それでも病気の進行が止まらず、腎臓が働かなくなってしまった場合には、人工透析(とうせき)などの治療を受けることになります。
 IgA腎症の場合は、根本的な治療法は確立されていません。食事と日常生活に気をつけることが大切です。食事療法は、一般的にはたんぱく質や塩分を減らし、水分を多くとるようにします。日常生活の注意としては、かぜをひいたり過労になりすぎたりしないこと、激しい運動を避けることなどがあげられます。安静の程度は症状によって異なります。

●IgA腎症
 糸球体の中に、IgA(免疫グロブリンAという血清たんぱくの一種)という物質が沈着して、血液をろ過する機能に障害が出るのがこの病気で、慢性腎炎の一種です。IgAが沈着する原因は解明されていません。
 IgA腎症の特徴としては、次のようなことがあげられます。●10〜20歳代の若い人に起こることが多い、●必ず血尿がみられ、一般にたんぱく尿は少ない、●むくみや高血圧があらわれることは少ない、●咽頭炎などにかかったときに、目に見えるほどの血尿が4〜5日続き、自然におさまることがある、●慢性腎不全に進行する例がある。

●腎不全
 腎臓の機能が極端に低下してしまった状態を腎不全といいます。慢性腎炎が完治せずに進行すると、腎不全になることがあります。このように慢性腎炎から移行するケースは、腎不全の半数以上を占めています。
 腎機能が失われ、体液の調節ができなくなると、内分泌機能の異常が起こります。また、末梢神経(まっしょうしんけい)や筋肉、心臓、血液、骨など、体のさまざまな部分に障害があらわれます。
 腎不全になった場合には、厳重な食事制限が必要になります。
 たんぱく質の制限は、腎臓がどの程度機能しているかによって異なりますが、1日に体重1kg当たり0.5〜0.8gを目安とします。腎臓の機能が低下すればするほど、たんぱく質の摂取量を減らしていかなければなりません。
 塩分は1日8gを目安とし、むくみや高血圧があるときには、さらに制限します。
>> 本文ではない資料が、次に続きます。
This is an optimization exercise on Yosys and OpenROAD, whose aim is small area, a short achievable clock period and few clock cycles per item, not a production implementation.
At most, simulation tests tie the RTL to the original design; equivalence was not proved.
No functional check of the RTL was part of run 3.
No activity file was given, so power comes from the tool's default toggle rates.

==> flow/design.v <==
module JAM (
input CLK,
input RST,
output reg [2:0] W,
output reg [2:0] J,
input [6:0] Cost,
output [3:0] MatchCount,
output reg [9:0] MinCost,
output reg Valid );
localparam K_NONE = 3'd0, K_CR = 3'd1, K_INIT = 3'd2, K_H = 3'd3, K_SCAN = 3'd4, K_EXT = 3'd5;
localparam S_CR = 0, S_WCR = 1, S_INIT = 2, S_WROW = 3, S_HB = 4, S_SCAN = 5,
           S_EXT = 6, S_WEXT = 7, S_RY = 8, S_RYW = 9, S_RYW2 = 10, S_DONE = 11;
function [3:0] mul16;
    input [3:0] a, b;
    reg [7:0] t;
    begin
        t = a * b;
        mul16 = t[3:0];
    end
endfunction
function [2:0] low3;
    input [7:0] x;
    integer m;
    begin
        low3 = 3'd0;
        for (m = 7; m >= 0; m = m - 1)
            if (x[m]) low3 = m;
    end
endfunction
reg [11:0] st;
reg [2:0] ak;           
reg       afirst, alast;
reg [7:0] vsel;         
reg [9:0] corr;         
reg [2:0] bk;           
reg       ev;           
reg       accf, dfd;    
reg [7:0] rowasg;       
reg       aug_on;
reg       s1v;
reg [7:0] vo;           
reg [2:0] bi, bj;
reg       bfirst, blast;
reg [8:0] cs;           
reg [7:0] dA, dB;       
reg [7:0] v [0:7];      
reg [7:0] d [0:7];      
reg [2:0] prow [0:7];   
reg [7:0] pval;         
reg [2:0] way [0:7];    
reg [7:0] wset;         
reg [7:0] ready;
reg [7:0] rv; reg rtb; reg [2:0] rj; reg [7:0] rmask; reg [3:0] rcnt;
reg [7:0] mu; reg [2:0] jst; reg jst_m;
reg [2:0] cbj;           
reg       fresh;        
reg [2:0] row_cur, aug_row, aug_j;
reg [7:0] pend;
reg [7:0] Fm;           
reg [3:0] rs [0:7];     
reg [7:0] Gp, Xg, B, cr, cu;
reg       fin, par;
reg [3:0] racc;
assign MatchCount = racc;
wire is_cr = bk == K_CR, is_init = bk == K_INIT, is_scan = bk == K_SCAN, is_ext = bk == K_EXT;
wire       ctb = is_cr ? (rowasg[bi] || (accf && !rtb && rj == bi)) : is_ext ? 1'b0 : pval[bj];
wire       lt = cs < {1'b0, dB};
wire       k1 = {cs, ctb} < {1'b0, rv, rtb};
wire       k2 = {dB, ctb} < {rv, rtb};
wire       take = bfirst || (is_scan && !lt ? k2 : k1);
wire [7:0] cv = is_scan && !lt ? dB : cs[7:0];
wire [7:0] fv = take ? cv : rv;
wire       ftb = take ? ctb : rtb;
wire [2:0] cidx = is_cr ? bi : bj;
wire [2:0] fidx = take ? cidx : rj;
wire [7:0] ohj = 8'd1 << bj;
wire       ceq = cs[7:0] == rv;
wire [7:0] fmask = (bfirst || k1) ? ohj : ceq ? (rmask | ohj) : rmask;
wire [3:0] fcnt = (bfirst || k1) ? 4'd1 : ceq ? rcnt + 4'd1 : rcnt;
wire       decide = ev && st[S_WROW];
wire       dec_free = decide && !jst_m;
wire       dec_exp = decide && jst_m;
wire       start_next = (ev && st[S_WCR]) || dec_free;
wire [7:0] rowasg_f = rowasg | ((accf && !rtb) ? (8'd1 << rj) : 8'd0);
wire       any_todo = ~rowasg_f != 8'd0;
reg  [2:0] next_row;
integer k;
always @* begin
    next_row = 3'd0;
    for (k = 7; k >= 0; k = k - 1)
        if (!rowasg_f[k]) next_row = k;
end
reg  [7:0] vv, dv;
always @* begin
    vv = 8'd0; dv = 8'd0;
    for (k = 0; k < 8; k = k + 1) begin
        vv = vv | (v[k] & {8{vo[k]}});
        dv = dv | (d[k] & {8{vo[k]}});
    end
end
wire [9:0] cnew = (ready & vo) != 8'd0 ? {2'b00, dv} - {2'b00, mu} : 10'd0;
wire [7:0] pend_n = pend & ~vo;
wire       slast = pend_n == 8'd0;
wire [7:0] pend_0 = ~ready & ~vo;    
wire [2:0] vo_e = {vo[4] | vo[5] | vo[6] | vo[7], vo[2] | vo[3] | vo[6] | vo[7], vo[1] | vo[3] | vo[5] | vo[7]};
wire [7:0] vo_r = {vo[6:0], vo[7]};
wire [7:0] Gc = ~Fm;
wire [7:0] u0c = Gc & (~Gc + 8'd1);
wire [7:0] G1 = Gc & ~u0c;
wire [7:0] Bn = (B - Gp) & Gp;
reg  [7:0] tcol;        
always @* begin
    for (k = 0; k < 8; k = k + 1)
        tcol[k] = (d[k] & cr) != 8'd0;
end
wire       cin = (Xg & cr) != 8'd0;    
reg [15:0] pp0, pp1;
reg       pv1, par1;
reg [3:0] ra [0:7];
reg [3:0] rb [0:7];
always @* begin
    for (k = 0; k < 8; k = k + 1) begin
        ra[k] = rs[k];
        rb[k] = rs[k] - {3'b000, cu[k]};
    end
end
always @(posedge CLK) begin
    pp0 <= {mul16(ra[0], ra[1]), mul16(ra[2], ra[3]), mul16(ra[4], ra[5]), mul16(ra[6], ra[7])};
    pp1 <= {mul16(rb[0], rb[1]), mul16(rb[2], rb[3]), mul16(rb[4], rb[5]), mul16(rb[6], rb[7])};
end
wire [3:0] prod0 = mul16(mul16(pp0[15:12], pp0[11:8]), mul16(pp0[7:4], pp0[3:0]));
wire [3:0] prod1 = mul16(mul16(pp1[15:12], pp1[11:8]), mul16(pp1[7:4], pp1[3:0]));
reg  [3:0] q0, q1;
reg        par2, s2v;
always @(posedge CLK) begin
    q0 <= prod0; q1 <= pv1 ? prod1 : 4'd0; par2 <= par1;
end
wire [3:0] tsum = par2 ? q1 - q0 : q0 - q1;
always @(posedge CLK or posedge RST) begin
    if (RST) begin
        st <= 12'd1 << S_CR; W <= 3'd0; J <= 3'd0; ak <= K_CR; afirst <= 1'b1; alast <= 1'b0;
        vsel <= 8'd0; corr <= 10'd0; bk <= K_NONE; ev <= 1'b0; accf <= 1'b0; dfd <= 1'b0;
        rowasg <= 8'd0; aug_on <= 1'b0; s1v <= 1'b0; s2v <= 1'b0; Valid <= 1'b0; MinCost <= 10'd0; vo <= 8'd1;
    end else begin
        bk <= ak;
        ev <= blast && ((is_cr && bj == 3'd7) || is_init || is_scan || (is_ext && bi == 3'd7));
        if (blast && (is_init || is_scan)) vo <= ftb ? (8'd1 << fidx) : 8'd1;
        accf <= blast && is_cr;
        dfd <= dec_free;
        if (accf || dfd) MinCost <= MinCost + {2'b00, rv};
        if (accf && !rtb) rowasg[rj] <= 1'b1;
        if (dec_free) aug_on <= 1'b1;
        else if (aug_on) aug_on <= wset[aug_j];
        s1v <= st[S_RY];
        s2v <= s1v;
        vsel <= vv; corr <= cnew;
            if (st[S_CR]) begin
                if (W == 3'd7 && J == 3'd7) begin
                    st <= 12'd1 << S_WCR; ak <= K_NONE;
                end else begin
                    W <= W + 3'd1; if (W == 3'd7) J <= J + 3'd1;
                    ak <= K_CR; afirst <= W == 3'd7; alast <= W == 3'd6;
                end
                vsel <= 8'd0; corr <= 10'd0;
            end
            if (st[S_INIT]) begin
                J <= vo_e; vo <= vo_r;
                ak <= K_INIT; afirst <= 1'b0; alast <= vo[7];
                if (vo[7]) st <= 12'd1 << S_WROW;
            end
            if (st[S_HB]) begin
                ak <= K_NONE; st <= 12'd1 << S_SCAN;
            end
            if (st[S_SCAN]) begin
                J <= vo_e; vo <= slast ? 8'd1 : pend_n & (~pend_n + 8'd1);
                ak <= K_SCAN; afirst <= bk == K_H; alast <= slast;
                if (bk == K_H) corr <= {1'b0, cs} - {2'b00, mu};
                else corr <= corr;
                if (slast) st <= 12'd1 << S_WROW;
            end
            if (st[S_EXT]) begin
                if (W == 3'd7 && J == 3'd7) begin
                    st <= 12'd1 << S_WEXT; ak <= K_NONE;
                end else begin
                    J <= vo_e; vo <= vo_r; if (J == 3'd7) W <= W + 3'd1;
                    ak <= K_EXT; afirst <= J == 3'd7; alast <= J == 3'd6;
                end
            end
            if (st[S_WCR] || st[S_WROW]) begin
                ak <= K_NONE;
                if (dec_exp) begin
                    W <= prow[jst]; J <= jst; ak <= K_H; afirst <= 1'b0; alast <= 1'b0;
                    corr <= 10'd0; vo <= pend_0 & (~pend_0 + 8'd1); st <= 12'd1 << S_HB;
                end
            end
            if (st[S_WEXT]) begin
                ak <= K_NONE;
                if (ev) st <= 12'd1 << S_RY;
            end
            if (st[S_RY]) if (fin) st <= 12'd1 << S_RYW;
            if (st[S_RYW]) st <= 12'd1 << S_RYW2;
            if (st[S_RYW2]) begin Valid <= 1'b1; st <= 12'd1 << S_DONE; end
        if (start_next) begin
            J <= 3'd0; vo <= 8'd2; afirst <= 1'b1; alast <= 1'b0;
            if (any_todo) begin
                rowasg[next_row] <= 1'b1; W <= next_row; ak <= K_INIT; st <= 12'd1 << S_INIT;
            end else begin
                W <= 3'd0; ak <= K_EXT; st <= 12'd1 << S_EXT;
            end
        end
    end
end
always @(posedge CLK) begin
    dA <= dv;
    cs <= {3'b000, Cost} - {{2{vsel[7]}}, vsel} - corr;
    dB <= dA;
    bi <= W; bj <= J; bfirst <= afirst; blast <= alast;
    if (ak == K_INIT || ak == K_EXT) v[J] <= vsel + corr[7:0];
    if (is_cr || is_init || is_scan || is_ext) begin
        rv <= fv; rtb <= ftb; rj <= fidx; rmask <= fmask; rcnt <= fcnt;
    end
    if (is_init) d[bj] <= cs[7:0];
    if (is_scan && lt) begin
        d[bj] <= cs[7:0]; way[bj] <= jst; wset[bj] <= 1'b1;
    end
    if (blast && (is_init || is_scan)) begin
        mu <= fv; jst <= fidx; jst_m <= ftb;
    end
    if (blast && is_cr) cbj <= bj;
    if (accf) begin
        v[cbj] <= rv; prow[cbj] <= rj; pval[cbj] <= ~rtb;
    end
    if (blast && is_ext) begin
        d[bi] <= fmask; rs[bi] <= fcnt;
        if (fcnt == 4'd1) Fm <= Fm | fmask;
    end
    if (st[S_CR]) begin
        ready <= 8'd0; Fm <= 8'd0;
    end
    if ((st[S_INIT] || st[S_EXT]) && vo[7]) ready <= 8'd0;
    if (decide) fresh <= 1'b0;
    if (decide && fresh) wset <= 8'd0;
    if (dec_exp) begin
        ready[jst] <= 1'b1;
        pend <= pend_0;
    end
    if (st[S_SCAN]) pend <= pend_n;
    if (start_next) begin
        fresh <= 1'b1;
        if (any_todo) row_cur <= next_row;
    end
    if (dec_free) begin
        pval[jst] <= 1'b1; aug_j <= jst; aug_row <= row_cur;
    end else if (aug_on) begin
        prow[aug_j] <= wset[aug_j] ? prow[way[aug_j]] : aug_row;
        aug_j <= way[aug_j];
    end
    if (st[S_WEXT]) begin
        Gp <= G1; Xg <= G1; B <= G1 & (~G1 + 8'd1); cr <= G1 & (~G1 + 8'd1); fin <= G1 == 8'd0;
        for (k = 0; k < 8; k = k + 1) cu[k] <= (d[k] & u0c) != 8'd0;
        pv1 <= u0c != 8'd0; par <= 1'b0; racc <= 4'd0;
    end
    if (st[S_RY]) begin
        par1 <= par;
        if (!fin) begin
            for (k = 0; k < 8; k = k + 1)
                if (tcol[k]) rs[k] <= cin ? rs[k] - 4'd1 : rs[k] + 4'd1;
            Xg <= Xg ^ cr; par <= !par;
            B <= Bn; cr <= Bn & (~Bn + 8'd1); fin <= Bn == 8'd0;
        end
    end
    if (s2v) racc <= racc + tsum;
end
endmodule
==> flow/run.sh <==
#!/bin/bash
# synth_recipe.tcl (not shown) runs the flow's synth.tcl, then flattens the netlist and writes it again
# the make line also repeats each setting of config.mk as NAME=value (left out here)
make -C /OpenROAD-flow-scripts/flow DESIGN_CONFIG=/design/flow/config.mk WORK_HOME=/design/flow/orfs CLKGATE_MAP_FILE= SYNTH_SCRIPT=/design/flow/synth_recipe.tcl finish
==> flow/config.mk <==
export PLATFORM = sky130hd
export DESIGN_NAME = JAM
export DESIGN_NICKNAME = JAM
export VERILOG_FILES = /design/flow/design.v
export SDC_FILE = /design/flow/constraint.sdc
export NUM_CORES = 4
export LEC_CHECK = 0
export CAP_MARGIN = 20
export CORE_MARGIN = 2
export CORE_UTILIZATION = 60
export SETUP_SLACK_MARGIN = 2.5
export SLEW_MARGIN = 20
==> flow/constraint.sdc <==
create_clock -name core_clock -period 5.0 [get_ports {CLK}]
set_input_delay 1.0000 -clock core_clock [delete_from_list [all_inputs] [get_ports {CLK}]]
set_output_delay 1.0000 -clock core_clock [all_outputs]
set_load 0.01 [all_outputs]
==> impl_metrics.ini, run 1 <==
[clock_network]
htree_num_levels = 2
cts.sinks = 498
cts_tree = yes
cts_buffers = 54
clk_pin_slew_worst_paths_ps = 70
cts_root_buf = clkbuf_16
clockBufferDepth = 3
clock_latency_ps = 610

[synth]
ys_seq_elements = 498
syn_inst = 2759
ys_types = 83
yosys_warnings = 3
syn_area_um2 = 28300
synthArstFlopShare_pct = 15.1
synth_area_per_cell_um2 = 10.3
yosysSeqAreaShare_pct = 46.6
synth_edf_count = 285
synth_flop_cell = edfxtp_1
synth_fp_nets = 3002

[finish]
nets = 3213
final_common_cell = edfxtp_1
insertedDiodeCount = 0
stdcell_count = 3622
drive_gt1_share_pct = 26.7
fillers = 2980
layout_common_cells = edfxtp_1, nand2_1, nor2_1
multiInputGateArea_um2 = 16300
utilization_pct = 75.8
syn2layout_area_growth_pct = 24.5
layout.area.seq_um2 = 13300

[placement]
post-place-ws_ps = 1370
gp_congestion = 0.999
dp.cells = 3300
dp_hpwl_mm = 58.8
port_buffers = 29

[routing]
ant_nets = 0
drt_iter0_drc = 2894
drt_pass1_iterations = 6
routed_via_density = 6.43
drt_wl_total_mm = 89.9
routedWlPerCell_um = 24.8
vias = 23279
drc = 0

[timing]
finClkSkew_ps = 20.3
fmax_mhz = 358
max-slew-margin-rel_pct = 31.5
drv_slew = 0
fin_ws_ps = 2210
fin_crit_sh_pct = 55.8
rsz0062_at_grt = yes
setup_viol = 0
worst_slew_pin_slew_ps = 1020
finalCriticalPeriod_ps = 2790
hold_viol_final = 0
final.setup.tns_ps = 0

[global_routing]
grt_use_met2_pct = 58.9
grt_pass1_vias = 22758
use_met1_pct = 46.1
grt-busiest-layer = met2
use_met3_pct = 5.55
antenna_found_initial = 1
grt_overflow = 0
grt_max_degree = 34
grt_pass1_wl_mm = 134
track_usage_pct = 35.5

[worst_hold_path]
hold_class = reg -> reg

[status]
status = complete, no violations

[power_and_ir_drop]
peakVddDrop_mv = 0.341
power.density_nw_per_um2 = 252
p_leak_nw = 13.8

[floorplan]
start_util_pct = 60.9
fp.dieArea_um2 = 49000
row_count = 79
core-area_um2 = 46600
die_h_um = 221
io_pins = 30
dieWidth_um = 221

[worst_setup_path]
cp.required_ps = 5530
crit_type = reg -> reg
end_kind = flop
cp_max_fo = 8
arrival_ps = 3320
critPathLaunchType = flop

[job]
cap_violations = 0
synth_stat cells, drive strengths merged (16+ instances only):
| master | instances | area share [%] |
|---|---|---|
| a21o | 28 | 0.74 |
| a21oi | 121 | 2.2 |
| a221o | 22 | 0.78 |
| a22oi | 115 | 3.0 |
| a31oi | 28 | 0.62 |
| a41oi | 18 | 0.56 |
| and2 | 46 | 1.0 |
| and3 | 22 | 0.49 |
| clkbuf | 108 | 1.4 |
| dfrtp | 71 | 6.3 |
| dfxtp | 138 | 9.7 |
| edfxtp | 285 | 30 |
| fa | 23 | 1.6 |
| ha | 211 | 9.3 |
| inv | 162 | 2.1 |
| mux2 | 54 | 2.2 |
| mux2i | 61 | 2.2 |
| nand2 | 295 | 3.9 |
| nand2b | 25 | 0.55 |
| nand3 | 44 | 0.78 |
| nand4 | 19 | 0.42 |
| nor2 | 235 | 3.2 |
| nor2b | 21 | 0.46 |
| nor3 | 36 | 0.64 |
| o21ai | 177 | 3.1 |
| o22ai | 16 | 0.35 |
| xnor2 | 120 | 3.7 |
| xor2 | 57 | 1.8 |
power breakdown:
part	switching, mW	internal [mW]	leakage [nW]
clock network	1.70	2.48	0.908
logic	0.203	0.178	8.21
registers	0.0204	4.33	4.64
total	1.92	6.98	13.8
layer usage:
layer,share of wire [%],up-vias
li1,-,10390
met1,38,11265
met3,9.3,300
met5,0.017,-
met4,5.1,2
met2,47,1322
registers in the layout (all words and copies together) (netlist names), 9 cells and up, named ones only:
signal   count
corr         9
pp1         16
cs           9
MinCost     10
d           64
v           64
way         24
rs          32
prow        24
st          11
pp0         16
path summary, 6_finish.rpt:
kind / to / slack, ps / cells past startpoint / start
max: Fm[5]$_SDFFE_PP0P_ / 2210 / 11 / rv[6]$_DFFE_PP_
min: dB[5]$_DFF_P_ / 320 / 0 / dA[5]$_DFF_P_
max reg2reg: Fm[5]$_SDFFE_PP0P_ / 2210 / 11 / rv[6]$_DFFE_PP_
min reg2reg: dB[5]$_DFF_P_ / 320 / 0 / dA[5]$_DFF_P_
max in group asynchronous: corr[0]$_DFF_PP0_ / 3230 / 3 / RST
min in group asynchronous: J[0]$_DFF_PP0_ / 830 / 2 / RST
worst max-delay path: stages, from the launching register on:
cell and delay (ps):
edfxtp_1 380, inv_2 90, ha_4 280, nand4_1 210, buf_4 240, nor2_4 140, and2_4 200, nand4_1 170
xor2_2 320, o21ai_2 110, a211o_4 410, o22ai_1 160
area by class of cell:
class | instances | share of cell area [%]
inverter | 163 | 1.78
sequential | 498 | 37.8
tap | 607 | 2.15
multi-input combinational | 1984 | 46.3
clock buffer | 73 | 4.37
clock inverter | 28 | 0.883
timing repair buffer | 269 | 6.74
stage by stage:
step / power (mW) / cell area (um2) / hold WS (ps)
5_1_grt: 9.09 / 35300 / 329
3_5_place_dp: 4.64 / 29500 / 314
6_report: 8.90 / 35300 / 325
3_3_place_gp: 4.63 / 29400 / 315
2_1_floorplan: 4.58 / 28800 / 310
4_1_cts: 8.83 / 34200 / 327
repair_timing:
| action | 4_1_cts | 5_1_grt |
|---|---|---|
| gates cloned | 6 | 3 |
| gates resized for setup | 353 | 165 |
| endpoints found under the setup margin | 432 | 348 |
| pin swaps | 155 | 95 |
| endpoints found under the hold margin | 0 | 0 |
| setup buffers | 167 | 45 |
| hold buffers | 0 | 0 |
kinds of logic after synthesis:
kind of cell	synth area share, %
compound gates	14.6
xor+xnor	5.47
fa+ha+maj	10.9
buf+inv	3.81
flops	46.6
mux	5.56
other cells	0.0132
simple gates	13.0
Testbench counts, summed over its fixed seeds: cycles 5,898, items 24.
==> inputs of run 2 (changes only) <==
--- a/flow/config.mk
+++ b/flow/config.mk
@@ -9,4 +9,4 @@
 export CORE_MARGIN = 2
 export CORE_UTILIZATION = 60
-export SETUP_SLACK_MARGIN = 2.5
+export SETUP_SLACK_MARGIN = 2.0
 export SLEW_MARGIN = 20
==> run 2 against run 1 <==
Compared with the run above: still clean; total power is 2.7% lower; global-route usage fell by 3.0 points; sequential power barely moved; non-clock buffer count shrank 167; count of clock-buffer cells in the layout is 7 lower; via count down 5.8%; flip-flop and latch count unchanged; largest power group unchanged; highest routed layer is now met4.
==> impl_metrics.ini, run 2 <==
[routing]
drt_wl_total_mm = 80.7
drc = 0
routed_via_density = 6.36
ant_nets = 0
vias = 21934
drt_iter0_drc = 2132
drt_pass1_iterations = 6
routedWlPerCell_um = 23.4

[finish]
fillers = 3625
layout_common_cells = nand2_1, edfxtp_1, nor2_1
nets = 3041
multiInputGateArea_um2 = 14500
insertedDiodeCount = 0
layout.area.seq_um2 = 13200
drive_gt1_share_pct = 11.7
final_common_cell = nand2_1
syn2layout_area_growth_pct = 12.0
top_regs = d x64, v x64, rs x32

[floorplan]
start_util_pct = 60.9
row_count = 79
core-area_um2 = 46600
fp.dieArea_um2 = 49000
io_pins = 30
die_h_um = 221
dieWidth_um = 221

[power_and_ir_drop]
p_comb_share_pct = 2.5
power.internal_mw = 6.82
p_sw_share_pct = 21.3
seqPwrFrac_pct = 50.2
peakVddDrop_mv = 0.259
pwr-share-clk_pct = 47.3
power.density_nw_per_um2 = 273
p_leak_nw = 12.5
p_sw_mw = 1.85

[synth]
yosys_warnings = 3
synth_most_common_cell = nand2_1
synth_area_per_cell_um2 = 10.3
syn_inst = 2759
synth_xor_area_share_pct = 5.47
ys_seq_elements = 498
synth_flop_cell = edfxtp_1
synthArstFlopShare_pct = 15.1
synth_simple_gate_area_share_pct = 13.0
synth_edf_count = 285
syn_area_um2 = 28300
synth_top_cell_area_share_pct = 30.2
synth.mux.area_fraction_pct = 5.56
ys_top_cells_by_count = nand2_1, edfxtp_1, nor2_1
synthAdderAreaFrac_pct = 10.9
synth_top_area_cell = edfxtp_1
synth_fp_nets = 3002
ys_types = 83
yosysSeqAreaShare_pct = 46.6
yosys-top-cells-area = edfxtp_1, dfxtp_1, ha_1
synth_top_family_by_area = compound AO/OA/AOI/OAI gates
synth-compound-area-share_pct = 14.6

[global_routing]
grt_overflow = 0
grt_max_degree = 43
track_usage_pct = 32.5
grt_pass1_wl_mm = 124
grt_pass1_vias = 21361
antenna_found_initial = 0

[clock_network]
clock_latency_ps = 630
clockBufferDepth = 3
cts.sinks = 498
clk_pin_slew_worst_paths_ps = 70
htree_num_levels = 2
cts_tree = yes
cts_buffers = 53
cts_root_buf = clkbuf_16

[timing]
finalCriticalPeriod_ps = 3010
finClkSkew_ps = 32.5
fin_crit_sh_pct = 60.2
rsz0062_at_grt = no
hold_viol_final = 0
worst_slew_pin_slew_ps = 1110
drv_slew = 0
setup_viol = 0
final.setup.tns_ps = 0
max-slew-margin-rel_pct = 25.8
holdWs_ps = 324
fmax_mhz = 332

[worst_setup_path]
crit_path_frequent_cell = o21ai_0
slowest_delay_ps = 760
crit_type = reg -> reg
rr_worst_depth = 8
arrival_ps = 3540
end_kind = flop
cp_max_fo = 15
path_cells = buf_4, nand2b_1, o21ai_0, nor4_1, o21ai_0, or4_1, a31oi_1, o2bb2ai_1
critical_path.slowest_cell = dfrtp_1
cp.required_ps = 5530
critPathLaunchType = flop

[status]
status = complete, no violations

[placement]
dp_hpwl_mm = 58.2
gp_congestion = 1.01
port_buffers = 29

[job]
cap_violations = 0

[worst_hold_path]
hold_class = reg -> reg
whs_path_depth = 0
[run 2: cells by family after synthesis]
group                      after synthesis
adders and majority gates              234
AOI/OAI and AO/OA                      631
buffers and inverters                  283
other                                    1
and+or+nand+nor                        805
xor gates and xnor gates               177
DFF                                    498
muxes                                  130
[run 2: final cells by class]
class | count | share of cell area (%)
Clock inverter | 34 | 1.08
Clock buffer | 66 | 4.63
Timing Repair Buffer | 102 | 2.74
Sequential cell | 498 | 41.7
Inverter | 163 | 1.94
Multi-Input combinational cell | 1980 | 45.5
Tap cell | 607 | 2.39
[run 2: critical path: cells and delay by family, from the launching register on]
kind / cells / cell delay [ps]
AND/OR/NAND/NOR: 3 / 1070
flip-flops: 1 / 760
AO/OA/AOI/OAI: 4 / 700
buffers and inverters: 1 / 390
[run 2: power groups by stage]
stage / logic [mW] / registers [mW] / clock network [mW]
after global placement: 0.181 / 4.44 / 0
after CTS: 0.208 / 4.35 / 4.14
after detailed placement: 0.186 / 4.44 / 0
after global routing: 0.245 / 4.35 / 4.28
after floorplan: 0.137 / 4.43 / 0
final: 0.218 / 4.35 / 4.09
[run 2: final timing paths]
kind,startpoint,endpoint,slack (ps)
hold / removal,dA[2]$_DFF_P_,dB[2]$_DFF_P_,320
setup reg to reg,vo[2]$_DFF_PP0_,vo[0]$_DFF_PP1_,1990
min in group asynchronous,RST,dfd$_DFF_PP0_,830
setup / recovery,vo[2]$_DFF_PP0_,vo[0]$_DFF_PP1_,1990
hold reg to reg,dA[2]$_DFF_P_,dB[2]$_DFF_P_,320
max in group asynchronous,RST,vo[5]$_DFF_PP0_,3110
[run 2: what timing repair did]
| item | in CTS | in global routing |
|---|---|---|
| gates resized for setup | 36 | 65 |
| buffers inserted | 17 | 24 |
| hold buffers | 0 | 0 |
| cloned | 2 | 0 |
| pin swaps | 6 | 14 |
| endpoints found under the setup margin | 208 | 283 |
[run 2: metrics by stage]
step	worst slack, ps	power, mW	area, um2	instances	utilization, %
after global routing	1960	8.87	31800	3450	68.2
after global placement	1420	4.62	29200	3306	62.7
final	1990	8.66	31800	3450	68.2
after CTS	1770	8.69	31300	3426	67.3
after floorplan	2050	4.56	28300	2759	-
after detailed placement	1300	4.62	29200	3307	62.7
[run 2: metal layers]
| layer | routed length (um) | GRT usage [%] |
|---|---|---|
| met3 | 6580 | 4.51 |
| met1 | 32300 | 43.4 |
| met5 | 0 | 0 |
| met2 | 38300 | 53.6 |
| met4 | 3490 | 13.5 |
これらの症状が強いときには、3g以下にすることもあります。
 尿の量が減り、むくみがあるような場合には、水分のとり方は尿の量によって調節するのが理想的です。水分のとりすぎに注意し、前日の尿量に500ml加えた量を目安とします。
 尿量が多いときには水分をたっぷりとって、脱水症が起こるのを防ぎます。

●尿毒症
 腎不全がさらに進行すると、尿毒症を起こします。尿毒症の初期の症状は、貧血、疲労感、食欲不振、吐きけなどです。そして、しだいに脳細胞がおかされ、動作が緩慢になっていきます。末期では意識障害も出ます。
 腎機能が回復する見込みがない場合には、人工透析を一生続けるか、腎臓移植をしなければなりません。


●腎臓病患者の会 全国腎臓病患者連絡協議会 〒171東京都豊島区目白2−38−2紫山会ビル TEL03−3985−7760。

●毎日1.5tの血液が腎臓を通過  腎臓で血液をろ過し150リットルの尿をつくる。そのうち99%は体内に再吸収され、再利用される。